• [INSTRUCTIONS TO FOLLOW] In the listing below, print exactly the lines between the line holding "Result: The new" and the line holding "decreased by 22%", inclusive, and no more.

• [DATASET ENTRIES]

((

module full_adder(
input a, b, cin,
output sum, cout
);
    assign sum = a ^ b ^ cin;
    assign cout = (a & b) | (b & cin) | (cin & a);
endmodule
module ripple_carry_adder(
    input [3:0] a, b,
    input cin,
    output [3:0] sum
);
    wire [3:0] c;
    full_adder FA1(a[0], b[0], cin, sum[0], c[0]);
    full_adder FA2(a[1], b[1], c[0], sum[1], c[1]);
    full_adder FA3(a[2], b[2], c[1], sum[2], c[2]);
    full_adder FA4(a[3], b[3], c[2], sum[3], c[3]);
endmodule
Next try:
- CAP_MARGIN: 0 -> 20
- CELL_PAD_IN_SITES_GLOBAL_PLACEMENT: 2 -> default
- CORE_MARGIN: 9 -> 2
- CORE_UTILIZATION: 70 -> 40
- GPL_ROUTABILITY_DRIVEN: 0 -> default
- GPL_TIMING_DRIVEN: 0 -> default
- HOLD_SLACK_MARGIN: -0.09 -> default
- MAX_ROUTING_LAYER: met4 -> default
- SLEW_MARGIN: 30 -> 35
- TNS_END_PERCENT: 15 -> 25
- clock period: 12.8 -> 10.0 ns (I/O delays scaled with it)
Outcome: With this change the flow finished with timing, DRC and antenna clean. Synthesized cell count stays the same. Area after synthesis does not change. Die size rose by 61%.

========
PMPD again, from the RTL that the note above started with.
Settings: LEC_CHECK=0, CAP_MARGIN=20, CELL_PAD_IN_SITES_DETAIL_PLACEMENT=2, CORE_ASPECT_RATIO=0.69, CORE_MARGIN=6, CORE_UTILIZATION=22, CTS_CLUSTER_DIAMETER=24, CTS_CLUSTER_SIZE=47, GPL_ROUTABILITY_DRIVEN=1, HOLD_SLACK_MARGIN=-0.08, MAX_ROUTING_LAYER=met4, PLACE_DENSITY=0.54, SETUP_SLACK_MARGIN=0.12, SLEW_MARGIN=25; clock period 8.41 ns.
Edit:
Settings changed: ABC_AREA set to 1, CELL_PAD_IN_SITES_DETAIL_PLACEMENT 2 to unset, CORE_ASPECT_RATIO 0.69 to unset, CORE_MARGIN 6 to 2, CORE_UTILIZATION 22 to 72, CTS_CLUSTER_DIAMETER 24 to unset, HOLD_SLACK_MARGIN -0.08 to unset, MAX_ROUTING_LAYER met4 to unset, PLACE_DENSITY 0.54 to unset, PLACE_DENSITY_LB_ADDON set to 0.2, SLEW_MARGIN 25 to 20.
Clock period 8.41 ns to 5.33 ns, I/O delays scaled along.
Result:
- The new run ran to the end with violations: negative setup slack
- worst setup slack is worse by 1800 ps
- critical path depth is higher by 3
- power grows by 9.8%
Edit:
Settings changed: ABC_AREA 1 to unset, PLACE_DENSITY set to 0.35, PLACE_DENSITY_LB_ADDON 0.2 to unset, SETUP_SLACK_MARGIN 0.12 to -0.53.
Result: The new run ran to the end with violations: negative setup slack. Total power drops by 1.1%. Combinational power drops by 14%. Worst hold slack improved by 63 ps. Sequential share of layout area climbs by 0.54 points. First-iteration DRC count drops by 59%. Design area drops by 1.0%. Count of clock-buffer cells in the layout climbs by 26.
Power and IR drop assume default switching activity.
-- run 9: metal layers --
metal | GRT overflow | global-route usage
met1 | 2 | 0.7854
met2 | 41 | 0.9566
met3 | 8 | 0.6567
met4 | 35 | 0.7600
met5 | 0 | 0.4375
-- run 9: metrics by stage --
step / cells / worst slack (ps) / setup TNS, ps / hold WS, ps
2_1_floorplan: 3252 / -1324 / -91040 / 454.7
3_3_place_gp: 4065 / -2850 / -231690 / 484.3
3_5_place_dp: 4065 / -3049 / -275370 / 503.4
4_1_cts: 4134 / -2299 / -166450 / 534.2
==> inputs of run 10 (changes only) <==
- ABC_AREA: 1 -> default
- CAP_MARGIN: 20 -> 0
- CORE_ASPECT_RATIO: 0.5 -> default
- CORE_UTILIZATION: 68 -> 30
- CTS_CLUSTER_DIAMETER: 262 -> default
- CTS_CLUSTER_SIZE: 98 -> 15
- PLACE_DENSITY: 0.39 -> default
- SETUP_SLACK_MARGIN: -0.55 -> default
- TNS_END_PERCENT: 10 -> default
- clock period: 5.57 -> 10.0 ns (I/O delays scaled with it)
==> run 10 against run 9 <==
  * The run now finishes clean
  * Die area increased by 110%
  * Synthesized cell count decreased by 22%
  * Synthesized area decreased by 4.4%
module negedge_detect (
    input  logic clk,
    input  logic reset,
    input  logic x,
    output logic o_tick
);
    logic tmp_reg;
    always_ff @(posedge clk or posedge reset) begin
        if (reset) begin
            tmp_reg <= 0;
        end else begin
            tmp_reg <= x;
        end
    end
    assign o_tick = (~x) & tmp_reg;
endmodule
`timescale 1ns / 1ps
module rgb_to_hsv (
    input  logic [4:0] r_data,
    input  logic [5:0] g_data,
    input  logic [4:0] b_data,
    output logic [1:0] r_g_decision,     
    output logic [7:0] s_data,
    output logic [7:0] v_data
);
    localparam GREEN_R_MAX_THRESHOLD = 120;
    localparam GREEN_G_MIN_THRESHOLD = 180;
    localparam GREEN_B_MAX_THRESHOLD = 120;
    localparam RED_R_MIN_THRESHOLD = 190;
    localparam RED_G_MAX_THRESHOLD = 100;
    localparam RED_B_MAX_THRESHOLD = 100;
    logic [7:0] r_8b;
    logic [7:0] g_8b;
    logic [7:0] b_8b;
    logic [7:0] max_val;
    logic [7:0] min_val;
    assign r_8b = {r_data, r_data[4:2]};
    assign g_8b = {g_data, g_data[5:4]};
    assign b_8b = {b_data, b_data[4:2]};
    always_comb begin
        if ((g_8b >= GREEN_G_MIN_THRESHOLD) && (r_8b <= GREEN_R_MAX_THRESHOLD) && (b_8b <= GREEN_B_MAX_THRESHOLD)) begin
            r_g_decision = 1;
        end
        else if ((r_8b >= RED_R_MIN_THRESHOLD) && (g_8b <= RED_G_MAX_THRESHOLD) && (b_8b <= RED_B_MAX_THRESHOLD)) begin
            r_g_decision = 0;
        end else begin
            r_g_decision = 2;
        end
    end
    find_max_val U_MAX_VAL (
        .x1 (r_8b),
        .x2 (g_8b),
        .x3 (b_8b),
        .max(max_val)
    );
    find_min_val U_MIN_VAL (
        .x1 (r_8b),
        .x2 (g_8b),
        .x3 (b_8b),
        .min(min_val)
    );
    assign v_data = max_val;
    always_comb begin
        if (!max_val) begin
            s_data = 0;
        end else begin
            s_data = ((max_val - min_val) * 255) / max_val;
        end
    end
endmodule
module find_max_val (
    input  logic [7:0] x1,
    input  logic [7:0] x2,
    input  logic [7:0] x3,
    output logic [7:0] max
);
    logic [7:0] temp_max;
    assign temp_max = (x1 > x2) ? x1 : x2;
    assign max = (temp_max > x3) ? temp_max : x3;
endmodule
module find_min_val (
    input  logic [7:0] x1,
    input  logic [7:0] x2,
    input  logic [7:0] x3,
    output logic [7:0] min
);
    logic [7:0] temp_min;
    assign temp_min = (x1 < x2) ? x1 : x2;
    assign min = (temp_min < x3) ? temp_min : x3;
endmodule
`timescale 1ns / 1ps
module Label_Gen (
    input  logic [7:0] s_data,
    input  logic [7:0] v_data,
    input  logic [1:0] r_g_decision,
    output logic [2:0] label_data
);
    localparam ROAD = 0;
    localparam WALK_ROAD = 1;
    localparam BACKGROUND = 2;
    localparam CAR = 3;
    localparam HUMAN = 4;
    localparam ROAD_V_THRESHOLD = 38;
    localparam ROAD_S_THRESHOLD = 77;
    localparam WALK_V_THRESHOLD = 179;
    localparam WALK_S_THRESHOLD = 51;
    always_comb begin
        if (r_g_decision == 0) begin
            label_data = CAR;
        end 
        else if (r_g_decision == 1) begin
            label_data = HUMAN;
        end 
        else if ((v_data >= WALK_V_THRESHOLD) && (s_data <= WALK_S_THRESHOLD)) begin
            label_data = WALK_ROAD;
        end
        else if((v_data <= ROAD_V_THRESHOLD) && (s_data <= ROAD_S_THRESHOLD)) begin
            label_data = ROAD;
        end 
        else begin
            label_data = BACKGROUND;
        end
    end
endmodule
`timescale 1ns / 1ps
module cam_pixel_labeler (
    input  logic        clk,
    input  logic        reset,
    input  logic        href,
    input  logic        vsync,
    input  logic [ 7:0] ov7670_data,
    output logic        we,
    output logic [16:0] wAddr,
    output logic [ 2:0] label_data,
    output logic        camera_dp_en,
    output logic        v_finish_camera,
    output logic [ 9:0] x_pixel_camera,
    output logic [ 9:0] y_pixel_camera
);
    logic [15:0] ov7670_wData;
    logic [ 1:0] r_g_decision;
    logic [ 7:0] s_data;
    logic [ 7:0] v_data;
    OV7670_MemController U_OV7670_MemController (
        .clk            (clk),
        .reset          (reset),
        .href           (href),
        .vsync          (vsync),
        .ov7670_data    (ov7670_data),
        .we             (we),
        .wAddr          (wAddr),
        .wData          (ov7670_wData),
        .camera_dp_en   (camera_dp_en),
        .v_finish_camera(v_finish_camera),
        .x_pixel_camera (x_pixel_camera),
        .y_pixel_camera (y_pixel_camera)
    );
    rgb_to_hsv U_rgb_to_hsv (
        .r_data      (ov7670_wData[15:11]),
        .g_data      (ov7670_wData[10:5]),
        .b_data      (ov7670_wData[4:0]),
        .s_data      (s_data),
        .v_data      (v_data),
        .r_g_decision(r_g_decision)
    );
    Label_Gen U_Label_Gen (
        .r_g_decision(r_g_decision),
        .s_data      (s_data),
        .v_data      (v_data),
        .label_data  (label_data)
    );
endmodule
red:
// uart
module uart #(
    parameter DATA_WIDTH = 8,
    parameter FIFO_DEPTH = 16
) (
    input  logic        clk_i,        
    input  logic        rst_ni,       
    input  logic        stb_i,        
    input  logic [ 1:0] adr_i,        
    input  logic [ 3:0] byte_sel_i,   
    input  logic        we_i,         
    input  logic [31:0] dat_i,        
    output logic [31:0] dat_o,        
    input  logic        uart_rx_i,    
    output logic        uart_tx_o     
);
  logic                                                                                                               [          15:0] baud_div_reg;   
  logic                                                                                                                                tx_en_reg;   
  logic                                                                                                                                rx_en_reg;   
  logic                                                                                                                                tx_full_o;   
  logic                                                                                                                                tx_empty_o;   
  logic                                                                                                                                rx_full_o;   
  logic                                                                                                                                rx_empty_o;   
  logic                                                                                                                                rx_frame_error;   
  logic                                                                                                                                tx_we_o;   
  logic                                                                                                                                rx_re_o;   
  ...
For scale: ~1700 cells after synthesis, ~390 flip-flops, roughly 76 I/O pins, about 18000 um2 of cells after synthesis.
==> flow/config.mk <==
export PLATFORM = sky130hd
export DESIGN_NAME = uart
export DESIGN_NICKNAME = uart
export VERILOG_FILES = /design/flow/design.v
export SDC_FILE = /design/flow/constraint.sdc
export NUM_CORES = 4
export LEC_CHECK = 0
export ABC_AREA = 1
export CAP_MARGIN = 0
export CORE_MARGIN = 2
export CORE_UTILIZATION = 72
export CTS_CLUSTER_DIAMETER = 178
export CTS_CLUSTER_SIZE = 15
export GPL_ROUTABILITY_DRIVEN = 0
export MIN_ROUTING_LAYER = met1
export PLACE_DENSITY_LB_ADDON = 0.07
export SETUP_SLACK_MARGIN = 0.75
export SLEW_MARGIN = 20
==> flow/constraint.sdc <==
create_clock -name core_clock -period 2.57 [get_ports {clk_i}]
set_input_delay 0.5140 -clock core_clock [delete_from_list [all_inputs] [get_ports {clk_i}]]
set_output_delay 0.5140 -clock core_clock [all_outputs]
set_load 0.01 [all_outputs]
run.sh (not shown) runs the stock make flow with config.mk's settings and CLKGATE_MAP_FILE=.
Modified inputs, blue compared to red
==> flow/config.mk <==
export PLATFORM = sky130hd
export DESIGN_NAME = uart
export DESIGN_NICKNAME = uart
export VERILOG_FILES = /design/flow/design.v
export SDC_FILE = /design/flow/constraint.sdc
export NUM_CORES = 4
export LEC_CHECK = 0
export ABC_AREA = 1
export CAP_MARGIN = 20
export CORE_MARGIN = 2
export CORE_UTILIZATION = 72
export CTS_CLUSTER_DIAMETER = 400
export CTS_CLUSTER_SIZE = 13
export GPL_ROUTABILITY_DRIVEN = 0
export PLACE_DENSITY_LB_ADDON = 0.07
export SETUP_SLACK_MARGIN = 0.29
export SLEW_MARGIN = 30
### Flow results
- Both conditions hold for blue: the flow ran to the end and the final layout passed the timing, design-rule and antenna checks.
- Taking red as the reference, in blue total placed cells including tap cells went up by 23; routed wire length went down by 12%; worst hold slack was more or less identical; critical path depth went up by 2; multi-input logic cell count was more or less identical.
- red → blue: maximum vdd ir drop saw a decrease, clock buffer count from CTS saw an increase, number of antenna repair diodes saw little to no change.
## arbiter_puf
module arbiter_puf #(parameter challenge_size = 8, response_width = 24)
					(input logic [challenge_size-1 : 0] challenge,
					input logic clk, reset,
					output logic [response_width-1 : 0] response);
Size: about 14000 cells after synthesis, roughly 3800 flip-flops, about 34 I/O pins, ~190000 um^2 of cells after synthesis.
clock: 6.32 ns
lec_check: 0
cap_margin: 35
cell_pad_in_sites_detail_placement: 0
cell_pad_in_sites_global_placement: 3
core_margin: 5
core_utilization: 46
cts_cluster_size: 20
gpl_routability_driven: 0
gpl_timing_driven: 1
hold_slack_margin: 0.06
max_routing_layer: met4
min_routing_layer: met2
place_density: 0.73
slew_margin: 35
run.sh (not shown) runs the stock make flow with config.mk's settings and CLKGATE_MAP_FILE=.
The starting point went through all stages and came out clean.
==> inputs of job 9863 <==
==> flow/design.v <==
module APB_master(input Transfer,               
                  input Wr_Rd,                  
                  input [4:0] Address,          
                  input [31:0] write_data,      
                  output reg [31:0] read_data,  
                  input PCLK,                   
                  input PRESETn,                
                  input PREADY,                 
                  input [31:0] PRDATA,          
                  input PSLVERR,                
                  output [4:0] PADDR,           
                  output PSELx,                 
                  output PENABLE,               
                  output PWRITE,                
                  output [31:0] PWDATA);        
    parameter IDLE = 2'b00, SETUP = 2'b01, ACCESS = 2'b10;
    (* fsm_encoding = "none" *) reg [1:0] ps;
    reg [1:0] ns;
    reg [4:0]  paddr_q;
    reg        pwrite_q;
    reg [31:0] pwdata_q;
    wire setup_open = PRESETn && Transfer && (ps == SETUP);
    always @(posedge PCLK) begin
        if (!PRESETn)
            ps <= IDLE;
        else
            ps <= ns;
    end
    always @(*) begin
        if (!PRESETn  || !Transfer)
            ns = IDLE;
        else
        begin
            case (ps)
                IDLE:    ns = SETUP;
                SETUP:   ns = PSLVERR ? IDLE : ACCESS;
                ACCESS:  ns = PSLVERR ? IDLE : (PREADY ? SETUP : ACCESS);
                default: ns = IDLE;
            endcase
        end
    end
    assign PSELx   = (ps == SETUP) || (ps == ACCESS);
    assign PENABLE = (ps == ACCESS);
    always @(posedge PCLK) begin
        if (setup_open) begin
            paddr_q  <= Address;
            pwrite_q <= Wr_Rd;
            if (Wr_Rd)
                pwdata_q <= write_data;
        end
    end
    assign PADDR  = setup_open ? Address : paddr_q;
    assign PWRITE = setup_open ? Wr_Rd   : pwrite_q;
    assign PWDATA = (setup_open && Wr_Rd) ? write_data : pwdata_q;
    always @(posedge PCLK) begin
        if (PRESETn && PSELx && PENABLE && PREADY && !PSLVERR && !PWRITE)
            read_data <= PRDATA;
    end
endmodule
module APB_slave(input PCLK,                
                 input PRESETn,             
                 input [4:0] PADDR,         
                 input PSELx,               
                 input PENABLE,             
                 input PWRITE,              
                 input [31:0]PWDATA,        
                 output PREADY,             
                 output [31:0] PRDATA,      
                 output PSLVERR);           
    reg [31:0] mem [0:31];  
    assign PREADY  = PRESETn && PSELx && PENABLE;
    assign PSLVERR = 1'b0;
    always @(posedge PCLK) begin
        if (PRESETn && PSELx && PENABLE && PWRITE)
            mem[PADDR] <= PWDATA;
    end
    assign PRDATA = mem[PADDR];
endmodule
module APB_top(input PCLK,
               input PRESETn,
               input Transfer,
               input Wr_Rd,
               input [4:0] Address,
               input [31:0] write_data,
               output [31:0] read_data);
    wire [4:0] PADDR;
    wire [31:0] PWDATA,PRDATA;
    wire PSELx,PENABLE,PWRITE,PREADY,PSLVERR;
    APB_master Design_master(Transfer,Wr_Rd,Address,write_data,read_data,PCLK,PRESETn,PREADY,PRDATA,PSLVERR,PADDR,PSELx,PENABLE,PWRITE,PWDATA);
    APB_slave Design_slave(PCLK,PRESETn,PADDR,PSELx,PENABLE,PWRITE,PWDATA,PREADY,PRDATA,PSLVERR);
endmodule
==> flow/run.sh <==
#!/bin/bash
# the make line also repeats each setting of config.mk as NAME=value (left out here)
make -C /OpenROAD-flow-scripts/flow DESIGN_CONFIG=/design/flow/config.mk WORK_HOME=/design/flow/orfs CLKGATE_MAP_FILE= finish
==> flow/config.mk <==
export PLATFORM = sky130hd
export DESIGN_NAME = APB_top
export DESIGN_NICKNAME = APB_top
export VERILOG_FILES = /design/flow/design.v
export SDC_FILE = /design/flow/constraint.sdc
export NUM_CORES = 4
export LEC_CHECK = 0
export CAP_MARGIN = 20
export CORE_MARGIN = 2
export CORE_UTILIZATION = 66
export PLACE_DENSITY_LB_ADDON = 0.01
export SETUP_SLACK_MARGIN = 0.69
export SLEW_MARGIN = 20
==> flow/constraint.sdc <==
create_clock -name core_clock -period 2.38 [get_ports {PCLK}]
set_input_delay 0.4760 -clock core_clock [delete_from_list [all_inputs] [get_ports {PCLK}]]
set_output_delay 0.4760 -clock core_clock [all_outputs]
set_load 0.01 [all_outputs]
==> inputs of job 7126, as changes to job 9863 <==
ABC_AREA = 1   (was not set)
CORE_UTILIZATION = 72   (was 66)
CTS_CLUSTER_SIZE = 72   (was not set)
PLACE_DENSITY = 0.65   (was not set)
PLACE_DENSITY_LB_ADDON = not set   (was 0.01)
SETUP_SLACK_MARGIN = 0.14   (was 0.69)
==> flow/constraint.sdc (replaced) <==
create_clock -name core_clock -period 2.19 [get_ports {PCLK}]
set_input_delay 0.4380 -clock core_clock [delete_from_list [all_inputs] [get_ports {PCLK}]]
set_output_delay 0.4380 -clock core_clock [all_outputs]
set_load 0.01 [all_outputs]
==> qor summary <==
metric                                                                                              job 9863                           job 7126
IR drop worst, VDD                                                                               0.0007237 V                         0.001307 V
Detailed-routed wire length on met3                                                                 22780 um                           27520 um
Placed instance count                                                                                   3375                               5318
Tot Pwr                                                                                             47.70 mW                           51.72 mW
Maximum net fanout on the critical path                                                                   17                                 22
Std-Cell Core Area                                                                                62740 um^2                         62850 um^2
Sequential portion of the cell area                                                                   60.60%                             58.22%
Outcome                                                                           complete, but fails checks         complete, but fails checks
Violated checks                                                                                 setup timing                       setup timing
Switching Share                                                                                       26.95%                             29.02%
Fraction of standard cell area in multi-input logic                                                   16.72%                             21.76%
Tally of OpenROAD warnings                                                                                30                                 33
Ys cells                                                                                                2338                               4311
Critical path destination                                              Design_master.read_data[24]$_DFFE_PP_  Design_slave.mem[4][20]$_DFFE_PP_
Hold path start                                                                               write_data[24]                     write_data[15]
Filler cells                                                                                            2419                               2492
Combinational group share of total power                                                               20.4%                              20.8%
Count of buffering cells on the critical path with inverters included                                      6                                  8
Inverters excl. clock                                                                                      7                                 23
GRT met3 Usage                                                                                        9.539%                             11.97%
Detailed-routed wire length on met2                                                                 64880 um                           69880 um
Resized cells post-CTS                                                                                   144                                 54
Sequential share of power                                                                              44.4%                              44.5%
Synth unique cells                                                                                        24                                 20
Area fraction in mux cells                                                                            8.732%                                 0%
Setup slack after placement                                                                       -0.8604 ns                         -0.9445 ns
Non-Filler Cell Area, Final                                                                       54180 um^2                         56390 um^2
Power figures rest on the tool's default switching activity, not on a simulated workload.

))

• [TASK ANSWER]
Result: The new run ran to the end with violations: negative setup slack. Total power drops by 1.1%. Combinational power drops by 14%. Worst hold slack improved by 63 ps. Sequential share of layout area climbs by 0.54 points. First-iteration DRC count drops by 59%. Design area drops by 1.0%. Count of clock-buffer cells in the layout climbs by 26.
Power and IR drop assume default switching activity.
-- run 9: metal layers --
metal | GRT overflow | global-route usage
met1 | 2 | 0.7854
met2 | 41 | 0.9566
met3 | 8 | 0.6567
met4 | 35 | 0.7600
met5 | 0 | 0.4375
-- run 9: metrics by stage --
step / cells / worst slack (ps) / setup TNS, ps / hold WS, ps
2_1_floorplan: 3252 / -1324 / -91040 / 454.7
3_3_place_gp: 4065 / -2850 / -231690 / 484.3
3_5_place_dp: 4065 / -3049 / -275370 / 503.4
4_1_cts: 4134 / -2299 / -166450 / 534.2
==> inputs of run 10 (changes only) <==
- ABC_AREA: 1 -> default
- CAP_MARGIN: 20 -> 0
- CORE_ASPECT_RATIO: 0.5 -> default
- CORE_UTILIZATION: 68 -> 30
- CTS_CLUSTER_DIAMETER: 262 -> default
- CTS_CLUSTER_SIZE: 98 -> 15
- PLACE_DENSITY: 0.39 -> default
- SETUP_SLACK_MARGIN: -0.55 -> default
- TNS_END_PERCENT: 10 -> default
- clock period: 5.57 -> 10.0 ns (I/O delays scaled with it)
==> run 10 against run 9 <==
  * The run now finishes clean
  * Die area increased by 110%
  * Synthesized cell count decreased by 22%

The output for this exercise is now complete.